Problem » From the entries that follow, list every line in which the string "settled" appears.

Start of Exercise data

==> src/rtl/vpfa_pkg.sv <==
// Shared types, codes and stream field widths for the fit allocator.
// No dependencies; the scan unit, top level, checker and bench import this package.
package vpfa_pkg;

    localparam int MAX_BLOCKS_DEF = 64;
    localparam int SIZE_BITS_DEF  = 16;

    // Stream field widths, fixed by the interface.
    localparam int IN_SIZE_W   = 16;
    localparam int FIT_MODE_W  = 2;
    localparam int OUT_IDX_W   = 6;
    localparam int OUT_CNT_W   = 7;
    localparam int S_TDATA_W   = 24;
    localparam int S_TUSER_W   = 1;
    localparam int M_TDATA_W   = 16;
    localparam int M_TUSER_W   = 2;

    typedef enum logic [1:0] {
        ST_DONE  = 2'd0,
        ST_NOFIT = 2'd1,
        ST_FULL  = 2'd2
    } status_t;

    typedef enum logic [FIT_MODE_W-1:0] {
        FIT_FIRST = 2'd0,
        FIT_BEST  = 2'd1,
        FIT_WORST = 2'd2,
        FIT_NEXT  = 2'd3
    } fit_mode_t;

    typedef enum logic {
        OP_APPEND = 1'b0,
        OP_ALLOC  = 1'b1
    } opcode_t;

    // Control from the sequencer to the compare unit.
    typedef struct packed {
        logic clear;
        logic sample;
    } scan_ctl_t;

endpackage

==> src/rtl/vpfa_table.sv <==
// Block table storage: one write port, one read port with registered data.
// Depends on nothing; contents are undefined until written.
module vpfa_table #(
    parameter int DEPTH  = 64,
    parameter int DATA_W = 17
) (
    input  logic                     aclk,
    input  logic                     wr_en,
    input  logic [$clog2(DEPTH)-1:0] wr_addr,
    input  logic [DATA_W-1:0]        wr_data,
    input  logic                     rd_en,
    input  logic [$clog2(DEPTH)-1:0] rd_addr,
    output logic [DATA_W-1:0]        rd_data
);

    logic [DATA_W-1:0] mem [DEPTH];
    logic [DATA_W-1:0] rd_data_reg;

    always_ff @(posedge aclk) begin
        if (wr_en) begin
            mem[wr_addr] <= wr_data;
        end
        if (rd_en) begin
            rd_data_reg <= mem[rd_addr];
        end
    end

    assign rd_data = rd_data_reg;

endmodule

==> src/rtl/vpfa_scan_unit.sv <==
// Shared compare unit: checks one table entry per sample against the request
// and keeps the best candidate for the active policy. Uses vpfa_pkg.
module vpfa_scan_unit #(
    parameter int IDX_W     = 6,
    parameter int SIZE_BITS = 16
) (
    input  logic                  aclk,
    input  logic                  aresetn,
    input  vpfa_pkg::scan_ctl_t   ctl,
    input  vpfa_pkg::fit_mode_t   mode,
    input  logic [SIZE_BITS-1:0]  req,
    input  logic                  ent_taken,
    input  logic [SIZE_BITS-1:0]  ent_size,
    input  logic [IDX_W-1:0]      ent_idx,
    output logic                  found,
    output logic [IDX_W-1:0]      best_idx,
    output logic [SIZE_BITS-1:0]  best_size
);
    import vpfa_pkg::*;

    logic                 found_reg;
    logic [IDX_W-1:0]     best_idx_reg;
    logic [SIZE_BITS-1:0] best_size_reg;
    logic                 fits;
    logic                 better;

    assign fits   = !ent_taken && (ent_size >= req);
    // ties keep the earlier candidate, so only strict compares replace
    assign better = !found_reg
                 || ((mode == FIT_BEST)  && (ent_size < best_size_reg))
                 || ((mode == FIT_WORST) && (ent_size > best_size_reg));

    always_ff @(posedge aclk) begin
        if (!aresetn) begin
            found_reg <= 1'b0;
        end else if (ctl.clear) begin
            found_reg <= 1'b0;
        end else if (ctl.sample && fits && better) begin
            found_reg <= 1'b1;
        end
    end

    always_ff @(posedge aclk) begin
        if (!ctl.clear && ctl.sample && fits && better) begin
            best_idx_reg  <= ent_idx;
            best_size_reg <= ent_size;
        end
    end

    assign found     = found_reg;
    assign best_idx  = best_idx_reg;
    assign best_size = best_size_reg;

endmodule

End of Exercise data
Start of Exercise data

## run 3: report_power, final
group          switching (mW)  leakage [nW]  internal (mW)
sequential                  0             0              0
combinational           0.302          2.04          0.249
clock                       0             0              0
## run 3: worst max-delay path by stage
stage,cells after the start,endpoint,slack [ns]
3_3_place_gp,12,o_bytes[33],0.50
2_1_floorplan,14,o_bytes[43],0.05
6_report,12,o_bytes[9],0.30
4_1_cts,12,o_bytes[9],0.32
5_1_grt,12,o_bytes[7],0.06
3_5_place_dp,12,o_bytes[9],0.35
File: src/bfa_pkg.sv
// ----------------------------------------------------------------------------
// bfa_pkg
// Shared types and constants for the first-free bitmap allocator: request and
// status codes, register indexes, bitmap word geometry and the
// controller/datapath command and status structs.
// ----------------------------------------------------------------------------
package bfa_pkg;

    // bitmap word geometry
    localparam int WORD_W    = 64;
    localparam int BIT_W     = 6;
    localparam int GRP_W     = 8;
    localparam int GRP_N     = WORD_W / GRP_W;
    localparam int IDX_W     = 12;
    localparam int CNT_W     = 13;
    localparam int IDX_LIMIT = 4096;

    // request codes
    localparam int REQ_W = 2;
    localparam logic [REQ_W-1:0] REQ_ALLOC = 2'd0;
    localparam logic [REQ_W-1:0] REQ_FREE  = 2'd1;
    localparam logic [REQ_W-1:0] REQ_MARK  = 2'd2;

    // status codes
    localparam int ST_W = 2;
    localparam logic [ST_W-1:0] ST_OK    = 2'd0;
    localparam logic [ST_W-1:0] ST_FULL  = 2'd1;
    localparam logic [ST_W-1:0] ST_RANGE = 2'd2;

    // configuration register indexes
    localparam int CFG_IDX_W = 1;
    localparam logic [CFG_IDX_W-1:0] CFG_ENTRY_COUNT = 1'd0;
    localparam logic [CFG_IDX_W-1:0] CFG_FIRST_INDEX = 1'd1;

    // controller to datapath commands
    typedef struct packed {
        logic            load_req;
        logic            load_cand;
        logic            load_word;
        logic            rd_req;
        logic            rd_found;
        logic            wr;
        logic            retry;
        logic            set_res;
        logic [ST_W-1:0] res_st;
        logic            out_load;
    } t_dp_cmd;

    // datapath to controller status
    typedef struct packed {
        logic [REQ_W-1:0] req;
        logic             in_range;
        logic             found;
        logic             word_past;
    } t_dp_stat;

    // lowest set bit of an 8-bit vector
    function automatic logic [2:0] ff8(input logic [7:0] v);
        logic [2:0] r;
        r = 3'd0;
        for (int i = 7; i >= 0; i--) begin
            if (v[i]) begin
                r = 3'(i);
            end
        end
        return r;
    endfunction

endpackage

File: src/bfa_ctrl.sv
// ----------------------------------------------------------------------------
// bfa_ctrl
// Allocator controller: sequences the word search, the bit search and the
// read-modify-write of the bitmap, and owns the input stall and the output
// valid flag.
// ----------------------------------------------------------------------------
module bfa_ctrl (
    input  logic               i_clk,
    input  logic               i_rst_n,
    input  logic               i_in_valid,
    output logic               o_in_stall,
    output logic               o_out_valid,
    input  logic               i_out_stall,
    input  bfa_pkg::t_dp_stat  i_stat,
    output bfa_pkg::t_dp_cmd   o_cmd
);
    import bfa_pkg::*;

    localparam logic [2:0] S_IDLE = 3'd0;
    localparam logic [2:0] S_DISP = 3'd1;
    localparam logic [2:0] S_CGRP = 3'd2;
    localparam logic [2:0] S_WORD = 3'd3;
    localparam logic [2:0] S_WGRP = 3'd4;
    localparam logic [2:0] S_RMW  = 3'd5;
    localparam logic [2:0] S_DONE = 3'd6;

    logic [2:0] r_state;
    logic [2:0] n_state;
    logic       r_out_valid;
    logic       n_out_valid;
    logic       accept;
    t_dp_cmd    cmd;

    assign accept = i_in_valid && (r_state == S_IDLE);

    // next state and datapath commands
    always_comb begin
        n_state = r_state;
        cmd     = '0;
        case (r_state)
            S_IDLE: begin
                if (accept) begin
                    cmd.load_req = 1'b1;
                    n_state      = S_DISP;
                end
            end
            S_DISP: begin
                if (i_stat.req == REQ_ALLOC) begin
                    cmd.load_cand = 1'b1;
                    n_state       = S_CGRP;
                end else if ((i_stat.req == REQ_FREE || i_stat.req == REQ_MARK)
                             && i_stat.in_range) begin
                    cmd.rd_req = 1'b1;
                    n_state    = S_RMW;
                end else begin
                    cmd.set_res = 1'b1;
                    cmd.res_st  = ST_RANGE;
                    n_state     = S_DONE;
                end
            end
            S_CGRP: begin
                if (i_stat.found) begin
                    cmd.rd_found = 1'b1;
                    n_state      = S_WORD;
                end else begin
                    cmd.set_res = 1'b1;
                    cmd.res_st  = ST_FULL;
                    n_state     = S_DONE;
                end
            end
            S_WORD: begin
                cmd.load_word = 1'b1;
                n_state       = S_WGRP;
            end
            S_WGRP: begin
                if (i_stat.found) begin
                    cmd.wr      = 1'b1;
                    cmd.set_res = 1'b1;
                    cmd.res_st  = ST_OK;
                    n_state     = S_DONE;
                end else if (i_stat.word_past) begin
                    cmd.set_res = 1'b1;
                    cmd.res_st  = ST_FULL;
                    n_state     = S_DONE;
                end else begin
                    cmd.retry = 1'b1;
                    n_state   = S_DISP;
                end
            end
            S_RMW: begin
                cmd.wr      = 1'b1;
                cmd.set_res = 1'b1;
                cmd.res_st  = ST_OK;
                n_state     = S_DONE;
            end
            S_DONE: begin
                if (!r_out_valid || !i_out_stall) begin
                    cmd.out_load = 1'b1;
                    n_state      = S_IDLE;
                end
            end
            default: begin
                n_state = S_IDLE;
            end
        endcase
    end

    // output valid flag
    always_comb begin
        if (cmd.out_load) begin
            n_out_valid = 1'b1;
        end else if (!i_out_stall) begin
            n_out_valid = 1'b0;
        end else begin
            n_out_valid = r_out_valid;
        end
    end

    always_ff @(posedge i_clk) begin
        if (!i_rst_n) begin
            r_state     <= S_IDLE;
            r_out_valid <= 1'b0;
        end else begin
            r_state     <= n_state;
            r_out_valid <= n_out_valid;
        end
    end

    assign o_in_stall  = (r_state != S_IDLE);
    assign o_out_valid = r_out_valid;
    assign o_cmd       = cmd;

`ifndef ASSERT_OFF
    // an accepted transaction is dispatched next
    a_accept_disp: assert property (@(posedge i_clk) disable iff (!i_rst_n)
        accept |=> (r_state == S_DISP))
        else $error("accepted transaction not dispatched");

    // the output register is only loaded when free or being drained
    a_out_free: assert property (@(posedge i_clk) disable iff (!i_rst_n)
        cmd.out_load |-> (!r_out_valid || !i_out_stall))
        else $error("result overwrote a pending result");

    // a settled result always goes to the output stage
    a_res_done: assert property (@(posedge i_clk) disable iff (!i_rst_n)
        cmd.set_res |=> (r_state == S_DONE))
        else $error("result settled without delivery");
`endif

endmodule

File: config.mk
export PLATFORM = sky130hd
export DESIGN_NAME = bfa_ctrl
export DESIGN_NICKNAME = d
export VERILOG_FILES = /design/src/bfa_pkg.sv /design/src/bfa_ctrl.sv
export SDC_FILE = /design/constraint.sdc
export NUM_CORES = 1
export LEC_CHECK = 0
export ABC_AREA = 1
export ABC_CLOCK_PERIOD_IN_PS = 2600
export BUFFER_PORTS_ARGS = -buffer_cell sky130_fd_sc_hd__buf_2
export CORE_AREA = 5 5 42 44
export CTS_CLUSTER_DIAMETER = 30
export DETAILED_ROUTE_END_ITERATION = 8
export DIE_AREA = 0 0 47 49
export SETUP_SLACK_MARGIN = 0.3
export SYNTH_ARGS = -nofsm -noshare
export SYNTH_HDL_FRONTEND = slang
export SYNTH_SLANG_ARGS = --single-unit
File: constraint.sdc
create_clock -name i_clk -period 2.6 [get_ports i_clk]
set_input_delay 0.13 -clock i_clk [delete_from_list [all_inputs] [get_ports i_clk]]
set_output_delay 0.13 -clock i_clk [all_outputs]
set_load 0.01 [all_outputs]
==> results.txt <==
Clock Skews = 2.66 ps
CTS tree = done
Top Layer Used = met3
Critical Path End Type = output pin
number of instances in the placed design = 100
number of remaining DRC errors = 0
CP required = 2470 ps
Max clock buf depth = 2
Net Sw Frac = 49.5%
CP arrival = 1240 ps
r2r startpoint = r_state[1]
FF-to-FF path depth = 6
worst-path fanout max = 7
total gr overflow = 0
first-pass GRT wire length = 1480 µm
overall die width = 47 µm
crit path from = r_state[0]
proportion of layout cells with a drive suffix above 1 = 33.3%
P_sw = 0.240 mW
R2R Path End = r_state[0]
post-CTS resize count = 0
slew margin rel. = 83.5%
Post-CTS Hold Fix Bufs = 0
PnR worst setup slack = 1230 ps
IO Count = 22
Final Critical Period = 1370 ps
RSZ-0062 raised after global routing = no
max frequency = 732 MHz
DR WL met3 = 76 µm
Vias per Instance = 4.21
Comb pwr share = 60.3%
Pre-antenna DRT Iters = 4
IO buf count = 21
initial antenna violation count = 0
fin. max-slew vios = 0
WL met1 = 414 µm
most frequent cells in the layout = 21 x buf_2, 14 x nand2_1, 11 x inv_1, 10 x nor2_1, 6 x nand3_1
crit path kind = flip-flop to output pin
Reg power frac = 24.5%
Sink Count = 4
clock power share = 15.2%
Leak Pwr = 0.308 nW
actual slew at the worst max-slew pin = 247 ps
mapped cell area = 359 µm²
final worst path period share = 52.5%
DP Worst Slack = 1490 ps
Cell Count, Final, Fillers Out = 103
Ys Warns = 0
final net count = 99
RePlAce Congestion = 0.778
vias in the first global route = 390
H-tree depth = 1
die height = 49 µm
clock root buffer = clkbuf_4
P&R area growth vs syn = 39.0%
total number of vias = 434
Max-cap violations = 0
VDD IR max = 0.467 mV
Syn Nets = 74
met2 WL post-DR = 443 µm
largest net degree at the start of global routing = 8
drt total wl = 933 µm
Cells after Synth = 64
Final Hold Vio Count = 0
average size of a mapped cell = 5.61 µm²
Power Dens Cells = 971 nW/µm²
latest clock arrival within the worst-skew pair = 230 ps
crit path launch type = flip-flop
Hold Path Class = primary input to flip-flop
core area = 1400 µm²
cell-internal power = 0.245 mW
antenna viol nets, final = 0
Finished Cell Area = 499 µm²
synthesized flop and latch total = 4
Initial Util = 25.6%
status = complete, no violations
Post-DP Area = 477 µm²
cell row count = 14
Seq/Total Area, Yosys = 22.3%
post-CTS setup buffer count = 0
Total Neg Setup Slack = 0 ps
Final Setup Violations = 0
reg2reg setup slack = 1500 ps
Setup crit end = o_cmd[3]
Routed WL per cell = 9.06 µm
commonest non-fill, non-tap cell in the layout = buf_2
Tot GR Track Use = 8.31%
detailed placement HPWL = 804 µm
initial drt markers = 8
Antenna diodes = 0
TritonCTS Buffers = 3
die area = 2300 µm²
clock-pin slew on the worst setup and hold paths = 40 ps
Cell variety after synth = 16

End of Exercise data

Written solution »
    // a settled result always goes to the output stage
        else $error("result settled without delivery");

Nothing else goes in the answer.